Wilson indicted systemic and institutional urban racism going back to the first decades of the great northern migrations and continuing to the present, albeit, with post-industrial reconfigurations and post-modern conceptual framing.   Additional commentary by Wilson suggests failures of African-Americans themselves were also causative.  These include the inability to develop a leadership class that truly respects African-American culture, community and their values as well as a true appreciation of the hard lessons learned from four hundred years of African American history.  Instead, what appeared to be progress in civil and economic development was in reality openings permitted by the dominant elites in order to allow the development of an opportunistic class of African-Americans interested only in self-aggrandizement.  What some current observers have termed the new “buffer class.”

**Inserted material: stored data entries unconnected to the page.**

==> src/rtl/mips_pkg.sv <==
// Shared MIPS datapath definitions: register-file geometry and word/address types.
// Reused by the register file, ALU and control blocks.
package mips_pkg;

    localparam logic [4:0] REG_ZERO = 5'd0;
    localparam int         NUM_REGS = 32;

    typedef logic [31:0] word_t;
    typedef logic [4:0]  reg_addr_t;

endpackage

==> src/rtl/regfile_read_port.sv <==
// One combinational register-file read port: read mux, $zero force and an
// optional write-to-read bypass for the ALU operand ports.
module regfile_read_port
    import mips_pkg::*;
#(
    parameter int DW     = 32,
    parameter int AW     = 5,
    parameter bit BYPASS = 1'b1
) (
    input  logic [DW-1:0] mem [2**AW],
    input  logic          rst_n,
    input  logic          wr_en,
    input  logic [AW-1:0] wr_addr,
    input  logic [DW-1:0] wr_data,
    input  logic [AW-1:0] addr,
    output logic [DW-1:0] data
);

    logic [DW-1:0] stored;

    assign stored = (addr == AW'(REG_ZERO)) ? '0 : mem[addr];

    generate
        if (BYPASS) begin : g_bypass
            logic hit;
            // A nonzero wr_addr match already excludes $zero, so the bypass
            // stays a single 2:1 mux behind the read mux.
            assign hit  = rst_n && wr_en && (wr_addr != AW'(REG_ZERO)) && (addr == wr_addr);
            assign data = hit ? wr_data : stored;
        end else begin : g_plain
            logic unused_wr;
            assign unused_wr = ^{rst_n, wr_en, wr_addr, wr_data};
            assign data      = stored;
        end
    endgenerate

endmodule

==> src/rtl/register_file.sv <==
// 32 x 32 MIPS general-purpose register file: storage array and write logic,
// with two bypassed operand read ports and one stored-state debug port.
module register_file
    import mips_pkg::*;
#(
    parameter int DW = 32,
    parameter int AW = 5
) (
    input  logic          clk_i,
    input  logic          rst_n_i,
    input  logic [AW-1:0] rs_addr_i,
    input  logic [AW-1:0] rt_addr_i,
    output logic [DW-1:0] data1_out,
    output logic [DW-1:0] data2_out,
    input  logic          RegWrite_i,
    input  logic [AW-1:0] wr_addr_i,
    input  logic [DW-1:0] wr_data_i,
    input  logic [AW-1:0] dbg_addr_i,
    output logic [DW-1:0] dbg_data_o
);

    localparam int DEPTH = 2**AW;

    logic [DW-1:0] mem [DEPTH];

    // Word 0 is never written, so it holds its reset value of zero forever.
    always_ff @(posedge clk_i or negedge rst_n_i) begin
        if (!rst_n_i) begin
            for (int i = 0; i < DEPTH; i++) begin
                mem[i] <= '0;
            end
        end else if (RegWrite_i && (wr_addr_i != AW'(REG_ZERO))) begin
            mem[wr_addr_i] <= wr_data_i;
        end
    end

    regfile_read_port #(.DW(DW), .AW(AW), .BYPASS(1'b1)) u_port1 (
        .mem     (mem),
        .rst_n   (rst_n_i),
        .wr_en   (RegWrite_i),
        .wr_addr (wr_addr_i),
        .wr_data (wr_data_i),
        .addr    (rs_addr_i),
        .data    (data1_out)
    );

    regfile_read_port #(.DW(DW), .AW(AW), .BYPASS(1'b1)) u_port2 (
        .mem     (mem),
        .rst_n   (rst_n_i),
        .wr_en   (RegWrite_i),
        .wr_addr (wr_addr_i),
        .wr_data (wr_data_i),
        .addr    (rt_addr_i),
        .data    (data2_out)
    );

    regfile_read_port #(.DW(DW), .AW(AW), .BYPASS(1'b0)) u_dbg (
        .mem     (mem),
        .rst_n   (rst_n_i),
        .wr_en   (RegWrite_i),
        .wr_addr (wr_addr_i),
        .wr_data (wr_data_i),
        .addr    (dbg_addr_i),
        .data    (dbg_data_o)
    );

endmodule

==> config.mk <==
export PLATFORM = sky130hd
export DESIGN_NAME = register_file
export DESIGN_NICKNAME = d
export VERILOG_FILES = /design/src/rtl/mips_pkg.sv /design/src/rtl/regfile_read_port.sv /design/src/rtl/register_file.sv
export SDC_FILE = /design/constraint.sdc
export NUM_CORES = 2
export LEC_CHECK = 0
export CAP_MARGIN = 5
export CORE_ASPECT_RATIO = 0.5
export CORE_UTILIZATION = 57
export CTS_CLUSTER_DIAMETER = 50
export CTS_CLUSTER_SIZE = 20
export DETAILED_ROUTE_END_ITERATION = 16
export GPL_ROUTABILITY_DRIVEN = 0
export PLACE_DENSITY = 0.74
export SLEW_MARGIN = 25
export SYNTH_ARGS = -nofsm -noshare
export SYNTH_HDL_FRONTEND = slang
export SYNTH_HIERARCHICAL = 1
export SYNTH_SLANG_ARGS = --single-unit
==> constraint.sdc <==
create_clock -name clk_i -period 5.65 [get_ports clk_i]
set_input_delay 0.565 -clock clk_i [delete_from_list [all_inputs] [get_ports clk_i]]
set_output_delay 0.565 -clock clk_i [all_outputs]
set_load 0.005 [all_outputs]
# ---- After elaboration in Yosys (flattened, before gate mapping)
# Index checks and enable logic that the tools add are counted.
# Widths: inputs -> output; s select.
dict set report word_totals {
  word_cells 70
  regBits 1024
}
dict set report classes {
  n_eq_ne 2
  bitwise 4
  muxes 17
  reduce_logical 10
  magnitude_cmp 5
}
# cell count
set ops {}
lappend ops {{$bwmux 1024} 1}
lappend ops {{$bmux 32 s5} 3}
lappend ops {{$mux 32} 12}
lappend ops {{$demux 32 s5} 1}
lappend ops {{$ge 6x6->1 const B} 4}
lappend ops {{$not 5->6} 4}
lappend ops {{$logic_not 5->1} 3}
lappend ops {{$eq 5x5->1} 2}
lappend ops {{$logic_and 1x1->1} 6}
lappend ops {{$lt 6x1->1 const B} 1}
lappend ops {{$reduce_bool 5->1} 1}

# ---- Longest topological paths before layout
dict set report depth {
  ltp_word 6
  ltp_mapped 9
  ltp_nobuf 5
}

# ---- Modules after synthesis
# The synthesis kept the hierarchy.
# module cells_each instances seq_area_each_um2 area_each_um2
set by_module_without_submodules {}
lappend by_module_without_submodules {register_file 2287 1 25624.6 38072.8}
lappend by_module_without_submodules {{regfile_read_port (u_port1 ...)} 929 2 0.0 8772.2}
lappend by_module_without_submodules {{regfile_read_port (u_dbg)} 664 1 0.0 8368.0}

# ---- Worst setup path after synthesis
# No wires, ideal clock.
dict set report synth_path {
  kind {input to output}
  from {input port rs_addr_i[0]}
  to {output port data1_out[1]}
  path_buffers 3
  path_stages 7
  arrival_time_ns 2.134
  slack_ns 2.951
  required_time_ns 5.085
  path_cell_list {buf_4 > buf_6 > buf_2 > mux4_2 > o22ai_1 > nor2_1 > a32o_1}
}
dict set report synth_via {
  elab_chain_len 6
  elab_cells_between_ends 9
}
# element line_no
set synth_lines {}
lappend synth_lines {{start: declaration} register_file.sv:11} ;# input logic [AW-1:0] rs_addr_i,
lappend synth_lines {{$not 5->6 (implied by the code)} regfile_read_port.sv:21} ;# assign stored = (addr == AW'(REG_ZERO)) ? '0 : mem[addr];
lappend synth_lines {{$bmux 32 s5} regfile_read_port.sv:21}
lappend synth_lines {{$mux 32 (implied by the code) (2 in series)} regfile_read_port.sv:21}
lappend synth_lines {{$mux 32} regfile_read_port.sv:21}
lappend synth_lines {{$mux 32 (*)} regfile_read_port.sv:29} ;# assign data = hit ? wr_data : stored;
lappend synth_lines {{end: declaration} register_file.sv:13} ;# output logic [DW-1:0] data1_out,
# Mark *: on every way between the ends. The rest lies on a longest branch, timed or not. The select of a mux whose other input is x is not followed.

# ---- Worst setup path after layout
dict set report layout_path {
  from {input port rt_addr_i[4]}
  to {output port data2_out[18]}
}
dict set report layout_via {
  elab_chain_len 6
  elab_cells_between_ends 9
}
# element line_no
set layout_lines {}
lappend layout_lines {{start: declaration} register_file.sv:12} ;# input logic [AW-1:0] rt_addr_i,
lappend layout_lines {{$not 5->6 (implied by the code)} regfile_read_port.sv:21}
lappend layout_lines {{$bmux 32 s5} regfile_read_port.sv:21}
lappend layout_lines {{$mux 32 (implied by the code) (2 in series)} regfile_read_port.sv:21}
lappend layout_lines {{$mux 32} regfile_read_port.sv:21}
lappend layout_lines {{$mux 32 (*)} regfile_read_port.sv:29}
lappend layout_lines {{end: declaration} register_file.sv:14} ;# output logic [DW-1:0] data2_out,
# Marks and branches as above.

==> impl_results.md <==
* CP Class: input port to output port
* Largest stage delay, worst path at 880 ps
* Data arrival time of the critical path at 4890 ps
* YS warnings at 6
* Largest register by flop count: mem
* Die area at 114,000 um2
* Crit path buf inv count at 4
* Clock Tree Buf Depth at 3
* Post-Syn Instances at 4,809
* # rows at 86
* Syn nets at 4,864
* Reg-to-Reg Start: mem[244]
* Starting density of the core at 0.578
* Port Buf Inserts at 150
* Worst hold path class: register to register
* Top FF cell, synth: dfrtp_1
* Slew Limit Headroom at 0.201
* Root Buffer: clkbuf_16
* Worst skew pair latency at 700 ps
* Critical Path Start: rt_addr_i[4]
* Top cells by count, synth: mux2_2, dfrtp_1, mux2i_1
* Synth unique cells at 50
* Fillers at 8,143
* IO Pins at 151
* Pre-CTS setup slack at 587 ps
* Max Cap Viol at 0
* Post-route DRC at 0
* Pwr/cell area at 320 nW/um2
* Post-synth ARST share at 1.00
* Final-stage net count at 4,726
* Syn Area/Cell at 13.3 um2
* Die Y-Extent at 239 um
* Static Leakage at 29.7 nW
* Period utilisation layout at 0.966
* Core Util, Final at 0.627
* Die width at 476 um
* Routed wirelength normalized by instance count at 38.6 um
* Worst Setup Slack, final at 191 ps
* Worst Path Required at 5090 ps
* Largest net degree at the start of global routing at 185
* Slew @ Worst Pin at 1200 ps
* Routed via count at 48,900
* Slowest cell on the critical path: a21oi_4
* Total CTS buffers at 77
* Top-area cell type share of the netlist area at 0.400
* Hpwl dp at 147 mm
* Clock skew at 0 ps
* CTS tree: yes
* CP Capture Type: output port
* Vias in the first global route at 47,800
* CTS sink cnt at 1,024
* CP Cell Sequence: buf_4 -> buf_4 -> nor2_1 -> a21oi_1 -> nor3_2 -> a21oi_4 -> buf_4 -> a32o_1 -> clkdlybuf4s50_1
* Most used cell, CP: buf_4
* Clk slew on worst S/H paths at 80 ps
* RSZ-0062 raised after global routing: no
* Tot GR Track Use at 0.424
* Max Fclk at 183 MHz
* Min Hold Slack at 422 ps
* Maximum vdd drop at 0.253 mV
* Final ANT Viol Nets at 0
* Final hold viol count at 0
* DR pass1 iterations at 6
* Detailed-route vias per instance at 7.86
* Initial DRC count at 8,034
* Remaining Overflow, GRT at 0
* Top cells by area, synth: dfrtp_1, mux2_2, mux4_2
* Initial antenna violation count at 9
* Slew Viols, Final at 0
* Hold Crit Start: mem[1015]
* Fin Setup TNS at 0 ps
* First-pass GRT wire length at 344 mm
* EDFF count, synth at 0
* Final wirelength at 240 mm
* Worst Path Max Fanout at 45
* Area Overhead vs Synth at 8.45%
* Count leader, synth: mux2_2
* Netlist Area Pre-Place at 64,000 um2
* Core ar. at 111,000 um2
* CP startpoint kind: input port
* Leading registers by flop count: mem: 1024 flops
* Outcome: completed
* Post-synth top area cell: dfrtp_1
* Max FFs per register at 1,024
* Layout cells sized above 1 at 0.411
* Min Tclk post-route at 5460 ps
* Post-synthesis sequential area ratio at 0.400
* Worst path top cell family by delay: buffers and inverters
* #FFs+latches synth at 1,024
* Final setup fails at 0
* H-tree Lvls at 3
cell type report:
| class | count | area [um2] | share of cell area |
|---|---|---|---|
| Multi-Input combinational cell | 3224 | 35900 | 0.517 |
| Sequential cell | 1024 | 25600 | 0.369 |
| Timing Repair Buffer | 343 | 3460 | 0.0498 |
| Clock buffer | 89 | 2080 | 0.0299 |
| Tap cell | 1496 | 1870 | 0.0270 |
| Clock inverter | 43 | 488 | 0.00703 |
| Antenna cell | 7 | 17.5 | 0.000252 |
| Inverter | 1 | 5.00 | 0.0000721 |
power breakdown:
group / internal [mW] / total, mW / switching [mW]
clock: 2.89 / 5.94 / 3.06
sequential: 8.71 / 10.1 / 1.43
combinational: 3.32 / 6.13 / 2.81
total: 14.9 / 22.2 / 7.30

Wilson also noted that for poor African-Americans the spiritual woundings and psychological blindings have been stunning.  The failure to make common cause in the face of unrelenting assaults to the body politic and the failure to continue to educate the young in the best values of the African American experience have been ruinous.  The loss of a cohesive and progressive community direction has produced a cultural community inversion.  Wilson does acknowledge the pernicious and destabilizing effects of community deindustrialization and disinvestment as well as the predictable and causative rise in criminal involvement anchored by the economy of last resort,  the drug trade.  He also, however, insists that in spite of these realities, the African-American community can only look to itself for its social, political and economic redemption.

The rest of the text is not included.